━━ GIVEN DATA ━━

### config.mk
export PLATFORM = sky130hd
export DESIGN_NAME = multicycle_control
export DESIGN_NICKNAME = d
export VERILOG_FILES = /design/src/rtl/multicycle_control.sv
export SDC_FILE = /design/constraint.sdc
export NUM_CORES = 1
export LEC_CHECK = 0
export BUFFER_PORTS_ARGS = -buffer_cell sky130_fd_sc_hd__clkbuf_2
export CORE_MARGIN = 2
export CORE_UTILIZATION = 37
export DETAILED_ROUTE_END_ITERATION = 8
export GPL_TIMING_DRIVEN = 0
export PLACE_DENSITY_LB_ADDON = 0.05
export SYNTH_ARGS = -nofsm -noshare
export SYNTH_HDL_FRONTEND = slang
export SYNTH_SLANG_ARGS = --single-unit
### constraint.sdc
create_clock -name clk -period 2.15 [get_ports clk]
set_clock_uncertainty 0.2 [all_clocks]
set_input_delay 0 -clock clk [delete_from_list [all_inputs] [get_ports clk]]
set_output_delay 0 -clock clk [all_outputs]
set_load 0.03 [all_outputs]
### src/rtl/multicycle_control.sv
// Control FSM for the multicycle MIPS datapath.
// Steps through fetch / decode / execute / memory / write-back and drives every
// datapath select and enable. The shared memory port uses a ready handshake; a
// port that stays not-ready for TIMEOUT consecutive cycles traps to ERROR.
// Outputs are decoded from the current state, qualified by mem_ready, zero and opcode.
module multicycle_control #(
    parameter int TIMEOUT = 255,
    parameter int CNT_W   = 8
) (
    input  logic       clk,
    input  logic       reset,
    input  logic [5:0] opcode,
    input  logic       zero,
    input  logic       mem_ready,
    output logic       iord,
    output logic       mem_read,
    output logic       mem_write,
    output logic       ir_write,
    output logic       reg_dst,
    output logic       mem_to_reg,
    output logic       reg_write,
    output logic       alu_src_a,
    output logic [1:0] alu_src_b,
    output logic [1:0] alu_op,
    output logic [1:0] pc_src,
    output logic       pc_en,
    output logic       illegal_op,
    output logic       mem_error,
    output logic [3:0] state
);

    typedef enum logic [3:0] {
        FETCH  = 4'd0,
        DECODE = 4'd1,
        MEMADR = 4'd2,
        MEMRD  = 4'd3,
        MEMWB  = 4'd4,
        MEMWR  = 4'd5,
        RTEXEC = 4'd6,
        RTWB   = 4'd7,
        BRANCH = 4'd8,
        IEXEC  = 4'd9,
        IWB    = 4'd10,
        JUMP   = 4'd11,
        ERROR  = 4'd15
    } state_t;

    localparam logic [5:0] OP_RTYPE = 6'b000000;
    localparam logic [5:0] OP_LW    = 6'b100011;
    localparam logic [5:0] OP_SW    = 6'b101011;
    localparam logic [5:0] OP_BEQ   = 6'b000100;
    localparam logic [5:0] OP_ADDI  = 6'b001000;
    localparam logic [5:0] OP_ORI   = 6'b001101;
    localparam logic [5:0] OP_J     = 6'b000010;

    localparam logic [CNT_W-1:0] WAIT_LIMIT = CNT_W'(TIMEOUT - 1);

    state_t           state_q, state_d;
    logic [CNT_W-1:0] wait_cnt_q, wait_cnt_d;
    logic             mem_error_q, mem_error_d;
    logic             in_mem_state;
    logic             timeout_hit;

    // State, wait counter and sticky error flag; reset aborts any instruction in flight.
    always_ff @(posedge clk or posedge reset) begin
        if (reset) begin
            state_q     <= FETCH;
            wait_cnt_q  <= '0;
            mem_error_q <= 1'b0;
        end else begin
            state_q     <= state_d;
            wait_cnt_q  <= wait_cnt_d;
            mem_error_q <= mem_error_d;
        end
    end

    // Next-state logic; a memory timeout overrides the normal stall (ready wins on the last cycle).
    always_comb begin
        state_d      = state_q;
        mem_error_d  = mem_error_q;
        in_mem_state = (state_q == FETCH) || (state_q == MEMRD) || (state_q == MEMWR);
        wait_cnt_d   = (in_mem_state && !mem_ready) ? wait_cnt_q + CNT_W'(1) : '0;
        timeout_hit  = (TIMEOUT != 0) && in_mem_state && !mem_ready && (wait_cnt_q == WAIT_LIMIT);

        case (state_q)
            FETCH:  if (mem_ready) state_d = DECODE;
            DECODE: begin
                case (opcode)
                    OP_RTYPE:       state_d = RTEXEC;
                    OP_LW, OP_SW:   state_d = MEMADR;
                    OP_BEQ:         state_d = BRANCH;
                    OP_ADDI, OP_ORI: state_d = IEXEC;
                    OP_J:           state_d = JUMP;
                    default:        state_d = FETCH;
                endcase
            end
            MEMADR: state_d = (opcode == OP_LW) ? MEMRD : MEMWR;
            MEMRD:  if (mem_ready) state_d = MEMWB;
            MEMWB:  state_d = FETCH;
            MEMWR:  if (mem_ready) state_d = FETCH;
            RTEXEC: state_d = RTWB;
            RTWB:   state_d = FETCH;
            BRANCH: state_d = FETCH;
            IEXEC:  state_d = IWB;
            IWB:    state_d = FETCH;
            JUMP:   state_d = FETCH;
            ERROR:  state_d = ERROR;
            default: state_d = FETCH;
        endcase

        if (timeout_hit) begin
            state_d     = ERROR;
            mem_error_d = 1'b1;
            wait_cnt_d  = '0;
        end
    end

    // Output decode; ir_write/pc_en in FETCH only fire on a completed read and never during reset.
    always_comb begin
        iord       = 1'b0;
        mem_read   = 1'b0;
        mem_write  = 1'b0;
        ir_write   = 1'b0;
        reg_dst    = 1'b0;
        mem_to_reg = 1'b0;
        reg_write  = 1'b0;
        alu_src_a  = 1'b0;
        alu_src_b  = 2'b00;
        alu_op     = 2'b00;
        pc_src     = 2'b00;
        pc_en      = 1'b0;
        illegal_op = 1'b0;

        case (state_q)
            FETCH: begin
                mem_read  = 1'b1;
                alu_src_b = 2'b01;
                ir_write  = mem_ready && !reset;
                pc_en     = mem_ready && !reset;
            end
            DECODE: begin
                alu_src_b = 2'b11;
                case (opcode)
                    OP_RTYPE, OP_LW, OP_SW, OP_BEQ, OP_ADDI, OP_ORI, OP_J: illegal_op = 1'b0;
                    default: illegal_op = 1'b1;
                endcase
            end
            MEMADR: begin
                alu_src_a = 1'b1;
                alu_src_b = 2'b10;
            end
            MEMRD: begin
                iord     = 1'b1;
                mem_read = 1'b1;
            end
            MEMWB: begin
                mem_to_reg = 1'b1;
                reg_write  = 1'b1;
            end
            MEMWR: begin
                iord      = 1'b1;
                mem_write = 1'b1;
            end
            RTEXEC: begin
                alu_src_a = 1'b1;
                alu_op    = 2'b10;
            end
            RTWB: begin
                reg_dst   = 1'b1;
                reg_write = 1'b1;
            end
            BRANCH: begin
                alu_src_a = 1'b1;
                alu_op    = 2'b01;
                pc_src    = 2'b01;
                pc_en     = zero;
            end
            IEXEC: begin
                alu_src_a = 1'b1;
                alu_src_b = 2'b10;
                alu_op    = (opcode == OP_ORI) ? 2'b11 : 2'b00;
            end
            IWB: reg_write = 1'b1;
            JUMP: begin
                pc_src = 2'b10;
                pc_en  = 1'b1;
            end
            default: begin
            end
        endcase
    end

    assign mem_error = mem_error_q;
    assign state     = state_q;

endmodule
### src/rtl/masked_pkg.sv
// rtl/masked_pkg.sv - shared sizing helpers for the DOM masked AND gadget
package masked_pkg;

    localparam int CNT_W_DEFAULT = 16;

    // Number of fresh random bits one D-share multiplication consumes.
    function automatic int rand_w(input int d);
        return (d * (d - 1)) / 2;
    endfunction

    // Position of the random bit shared by share pair (i,j), i<j, in rin.
    function automatic int pair_idx(input int i, input int j, input int d);
        return i * d - (i * (i + 1)) / 2 + (j - i - 1);
    endfunction

endpackage

### src/rtl/dom_cross_term.sv
// rtl/dom_cross_term.sv - one registered DOM product term (a_i & b_j) ^ r
(* keep_hierarchy = "yes" *)
module dom_cross_term (
    input  logic clk,
    input  logic rst_n,
    input  logic i_en,
    input  logic i_clr,
    input  logic i_a,
    input  logic i_b,
    input  logic i_r,
    output logic o_q
);

    logic r_q;

    // Glitch barrier: the remasked partial product is captured before any recombination.
    always_ff @(posedge clk or negedge rst_n) begin
        if (!rst_n) begin
            r_q <= 1'b0;
        end else if (i_en) begin
            r_q <= i_clr ? 1'b0 : ((i_a & i_b) ^ i_r);
        end
    end

    assign o_q = r_q;

endmodule

### src/rtl/masked_and_dom.sv
// rtl/masked_and_dom.sv - D-share DOM-indep masked AND, 2-stage pipeline; option MASKED_AND_CLR_IDLE_EN
module masked_and_dom
    import masked_pkg::*;
#(
    parameter  int D      = 2,
    parameter  int CNT_W  = CNT_W_DEFAULT,
    localparam int RAND_W = rand_w(D)
) (
    input  logic              clk,
    input  logic              rst_n,
    input  logic              in_valid,
    output logic              in_ready,
    input  logic [D-1:0]      ina,
    input  logic [D-1:0]      inb,
    input  logic [RAND_W-1:0] rin,
    output logic              out_valid,
    input  logic              out_ready,
    output logic [D-1:0]      out,
    output logic [CNT_W-1:0]  op_cnt
);

    logic             w_advance;
    logic             w_en1;
    logic             w_clr1;
    logic             w_en2;
    logic             w_clr2;
    logic [D*D-1:0]   w_t;
    logic [D-1:0]     w_out_d;
    logic             r_v1;
    logic             r_out_valid;
    logic [D-1:0]     r_out;
    logic [CNT_W-1:0] r_op_cnt;

    // Single global stall: everything moves only when the output slot is free or draining.
    assign w_advance = !r_out_valid | out_ready;
    assign in_ready  = w_advance;

`ifdef MASKED_AND_CLR_IDLE_EN
    // Idle slots overwrite data with zeros so no stale shares linger.
    assign w_en1  = w_advance;
    assign w_clr1 = !in_valid;
    assign w_en2  = w_advance;
    assign w_clr2 = !r_v1;
`else
    // Idle slots leave data untouched; only the valid bits move.
    assign w_en1  = w_advance & in_valid;
    assign w_clr1 = 1'b0;
    assign w_en2  = w_advance & r_v1;
    assign w_clr2 = 1'b0;
`endif

    for (genvar gi = 0; gi < D; gi++) begin : g_row
        for (genvar gj = 0; gj < D; gj++) begin : g_col
            if (gi == gj) begin : g_inner
                dom_cross_term u_term (
                    .clk   (clk),
                    .rst_n (rst_n),
                    .i_en  (w_en1),
                    .i_clr (w_clr1),
                    .i_a   (ina[gi]),
                    .i_b   (inb[gj]),
                    .i_r   (1'b0),
                    .o_q   (w_t[gi*D+gj])
                );
            end else begin : g_cross
                localparam int IDX = (gi < gj) ? pair_idx(gi, gj, D) : pair_idx(gj, gi, D);
                dom_cross_term u_term (
                    .clk   (clk),
                    .rst_n (rst_n),
                    .i_en  (w_en1),
                    .i_clr (w_clr1),
                    .i_a   (ina[gi]),
                    .i_b   (inb[gj]),
                    .i_r   (rin[IDX]),
                    .o_q   (w_t[gi*D+gj])
                );
            end
        end
    end

    // Output share i recombines row i of the registered terms.
    always_comb begin
        w_out_d = '0;
        for (int i = 0; i < D; i++) begin
            for (int j = 0; j < D; j++) begin
                w_out_d[i] = w_out_d[i] ^ w_t[i*D+j];
            end
        end
    end

    // Valid pipeline: v1 tracks stage 1, out_valid tracks the output register.
    always_ff @(posedge clk or negedge rst_n) begin
        if (!rst_n) begin
            r_v1        <= 1'b0;
            r_out_valid <= 1'b0;
        end else if (w_advance) begin
            r_v1        <= in_valid;
            r_out_valid <= r_v1;
        end
    end

    // Output share register, the second glitch barrier.
    always_ff @(posedge clk or negedge rst_n) begin
        if (!rst_n) begin
            r_out <= '0;
        end else if (w_en2) begin
            r_out <= w_clr2 ? '0 : w_out_d;
        end
    end

    // Completed hand-off counter, wraps naturally.
    always_ff @(posedge clk or negedge rst_n) begin
        if (!rst_n) begin
            r_op_cnt <= '0;
        end else if (r_out_valid && out_ready) begin
            r_op_cnt <= r_op_cnt + CNT_W'(1);
        end
    end

    assign out_valid = r_out_valid;
    assign out       = r_out;
    assign op_cnt    = r_op_cnt;

endmodule
### config.mk
export PLATFORM = sky130hd
export DESIGN_NAME = masked_and_dom
export DESIGN_NICKNAME = d
export VERILOG_FILES = /design/src/rtl/masked_pkg.sv /design/src/rtl/dom_cross_term.sv /design/src/rtl/masked_and_dom.sv
export SDC_FILE = /design/constraint.sdc
export NUM_CORES = 1
export LEC_CHECK = 0
export ABC_AREA = 0
export CAP_MARGIN = 20
export CELL_PAD_IN_SITES_DETAIL_PLACEMENT = 1
export CELL_PAD_IN_SITES_GLOBAL_PLACEMENT = 2
export CORE_MARGIN = 2
export CORE_UTILIZATION = 29
export CTS_CLUSTER_SIZE = 8
export DETAILED_ROUTE_END_ITERATION = 12
export GPL_ROUTABILITY_DRIVEN = 0
export PLACE_DENSITY = 0.78
export SLEW_MARGIN = 20
export SYNTH_ARGS = -nofsm -noshare
export SYNTH_HDL_FRONTEND = slang
export SYNTH_SLANG_ARGS = --single-unit
### constraint.sdc
create_clock -name clk -period 3.8 [get_ports clk]
set_clock_uncertainty 0.1 [all_clocks]
set_input_delay 0.76 -clock clk [delete_from_list [all_inputs] [get_ports clk]]
set_output_delay 0.76 -clock clk [all_outputs]
set_load 0.1 [all_outputs]
==> impl_results.md <==
- Run status: complete, no violations
- Reg2reg setup slack: 2.21 ns
- Vias: 790
- 1st-iter DRT viols: 4
- Syn avg cell area: 11.3 um2
- Number of antenna violations at the first check in global routing: 0
- Maximum VDD drop: 311 uV
- Leak: 0.000654 uW
- Tmin final: 2.75 ns
- Number of synthesized flops with an enable pin: 0
- CTS buffer count: 3
- GRT Total Usage: 0.112
- Worst Reg-to-Reg Cells: 5
- NumNets Final: 144
- Die ar.: 4250 um2
- # rows: 22
- Top-count cell post-synth: dfrtp_1
- Worst path bufs/invs: 1
- Delay of the slowest critical-path stage: 1.17 ns
- Fin crit share: 0.725
- HPWL Detailed: 1700 um
- Pwr per Cell Area: 655 nW/um2
- Vias in the first global route: 800
- Critical Path RT: 2.94 ns
- Comb power frac: 0.482
- Top-Level Pins: 29
- First-pass GRT wire length: 3670 um
- Seq/Total Area, Yosys: 0.552
- Top cells by count, synth: 24 x dfrtp_1, 12 x nand2_1, 12 x xnor2_1, 9 x xor2_1, 6 x nand2b_1
- Register Area: 601 um2
- # fillers: 433
- P_sw: 485 uW
- Crit Path Class: flip-flop to primary output
- Rel. slew slack: 0.348
- Die W: 65.2 um
- Worst hold-check path type: input pin to async pin
- Cells along the critical path: clkdlybuf4s50_1
- Critical-path top delay cell: clkdlybuf4s50_1
- Ys async rst share: 1.00
- H-Tree Depth: 1
- Post-synth cell types: 21
- Worst slack at placement: 1.13 ns
- Antenna-violating nets left: 0
- CTS tree: built
- Initial Util: 0.299
- RSZ-0062 raised after global routing: no
- Clock Power Share: 0.153
- Syn Inst Count: 96
- Ys Warns: 0
- Inserted Diodes: 0
- Later-pin clock latency in the skew report: 0.26 ns
- CTS sink cnt: 24
- Post-CTS sizing: 0
- RR Endpoint: op_cnt[12]
- Clock root cell: clkbuf_8
- Final Hold Fails: 0
- Core area: 3630 um2
- Clock edge transition at the registers on the reported setup and hold paths: 0.08 ns
- CTS Buffer Depth: 2
- Post-CTS setup buffer count: 0
- Synth area leaders: dfrtp_1 55%, xnor2_1 9.7%, xor2_1 7.2%
- CP delay by family, top: buffers and inverters
- Drt wl/cell: 12.0 um
- Die H: 65.2 um
- Grt total ovfl: 0
- Routed vias/inst: 4.39
- Setup WS post-layout: 1.05 ns
- Largest net degree at the start of global routing: 25
- Int Pwr: 485 uW
- Layout area overhead: 36.1%
- CP startpoint kind: flip-flop
- Worst-margin pin slew: 0.975 ns
- # setup viols final: 0
- Crit Path Max Fanout: 4
- Post-synth top area share: 0.552
- Drt total wl: 2170 um
- Layout cells sized above 1: 0.0909
- Endpoint type of the worst setup path: primary output
- Hold Buf Count CTS: 0
- Most used flip-flop cell after synthesis: dfrtp_1
- Synthesis-stage register bit count: 24
- Critical Path AT: 1.89 ns
- Area of the multi-input gates: 487 um2
- Fmax: 363 MHz
- Worst r2r src: op_cnt[0]
- Setup TNS: 0 ns
- Mapped cell area: 1090 um2
- Fin. max-slew vios: 0
- DRT Pass-1 Iters: 3
- Residual DRC count: 0
- Reg power frac: 0.365
- Crit path launch: op_cnt[0]
- Number of max-cap violations: 0
- Number of port buffers: 28
- Synth area leader: dfrtp_1
- Switching share of total power: 0.500
- Final core occ: 0.407
-- power by group through the flow --
stage          Sequential (uW)  Clock, uW  Combinational (uW)
6_report                   354        148                 468
2_1_floorplan              623          0                85.8
3_5_place_dp               361          0                 472
5_1_grt                    363        166                 490
3_3_place_gp               357          0                 470
4_1_cts                    356        158                 473
-- cells by family (layout without fill, tap and decap cells) --
family          Yosys count  after routing  synth area share
other cells               1              6           0.00345
mux                       2              2            0.0207
xor+xnor                 21             21             0.169
flops                    24             24             0.552
fa+ha+maj                 1              1            0.0115
buf+inv                   5             36            0.0173
compound gates            6              6            0.0322
simple gates             36             36             0.193
-- worst max path at each step --
stage / slack (ns) / to / cells past startpoint
final: 1.05 / op_cnt[0] / 1
after floorplan: 1.11 / g_row[0].g_col[0].g_inner.u_term/o_q / 4
after global routing: 0.99 / op_cnt[5] / 1
after CTS: 1.03 / op_cnt[0] / 1
after global placement: 1.16 / in_ready / 3
after detailed placement: 1.13 / in_ready / 3
-- per-stage QoR --
stage	hold WS (ns)	instance area (um2)	instances	power (uW)
after floorplan	0.353	1110	101	709
after global placement	0.360	1440	177	827
after detailed placement	0.386	1440	177	833
after CTS	0.398	1490	180	987
after global routing	0.401	1480	180	1020
final	0.373	1480	180	970
-- sequential cells by signal, indices dropped and copies added, names as in the netlist --
name	flops
op_cnt	16
g_row.g_col.g_inner.u_term/o_q	2
g_row.g_col.g_cross.u_term/o_q	2
out	2
out_valid	1
r_v1	1
-- cell usage in the layout (no fill, tap or decap), drive strengths merged, types with 4 or more instances in the layout --
cell / instances
clkdlybuf4s50: 26
dfrtp: 24
nand2: 12
xnor2: 12
xor2: 9
nand2b: 6
conb: 6
inv: 5
nand3: 5
nor2: 4
o22ai: 4
nand4: 4
-- layout make-up --
class                      count  area share
clock buffer                   3      0.0279
inverter                       5      0.0127
multi-input combinational     72       0.329
sequential                    24       0.406
tap                           48      0.0406
timing repair buffer          28       0.184
-- routing by layer --
| layer | wire length [um] | global-route usage | share of wire | vias up |
|---|---|---|---|---|
| li1 | - | - | - | 386 |
| met1 | 977 | 0.145 | 0.45 | 385 |
| met2 | 1100 | 0.193 | 0.51 | 19 |
| met3 | 87 | 0.0205 | 0.040 | 0 |
| met4 | 0 | 0.0313 | 0 | 0 |
| met5 | 0 | 0 | 0 | - |
Power figures use the tool's default switching activity.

━━━

• BRIEF: Starting at the first line of the records above, please copy every line exactly through the line containing "set_clock_uncertainty 0.2 [all_clocks]", and stop there.

• THE COMPLETED TASK:
### config.mk
export PLATFORM = sky130hd
export DESIGN_NAME = multicycle_control
export DESIGN_NICKNAME = d
export VERILOG_FILES = /design/src/rtl/multicycle_control.sv
export SDC_FILE = /design/constraint.sdc
export NUM_CORES = 1
export LEC_CHECK = 0
export BUFFER_PORTS_ARGS = -buffer_cell sky130_fd_sc_hd__clkbuf_2
export CORE_MARGIN = 2
export CORE_UTILIZATION = 37
export DETAILED_ROUTE_END_ITERATION = 8
export GPL_TIMING_DRIVEN = 0
export PLACE_DENSITY_LB_ADDON = 0.05
export SYNTH_ARGS = -nofsm -noshare
export SYNTH_HDL_FRONTEND = slang
export SYNTH_SLANG_ARGS = --single-unit
### constraint.sdc
create_clock -name clk -period 2.15 [get_ports clk]
set_clock_uncertainty 0.2 [all_clocks]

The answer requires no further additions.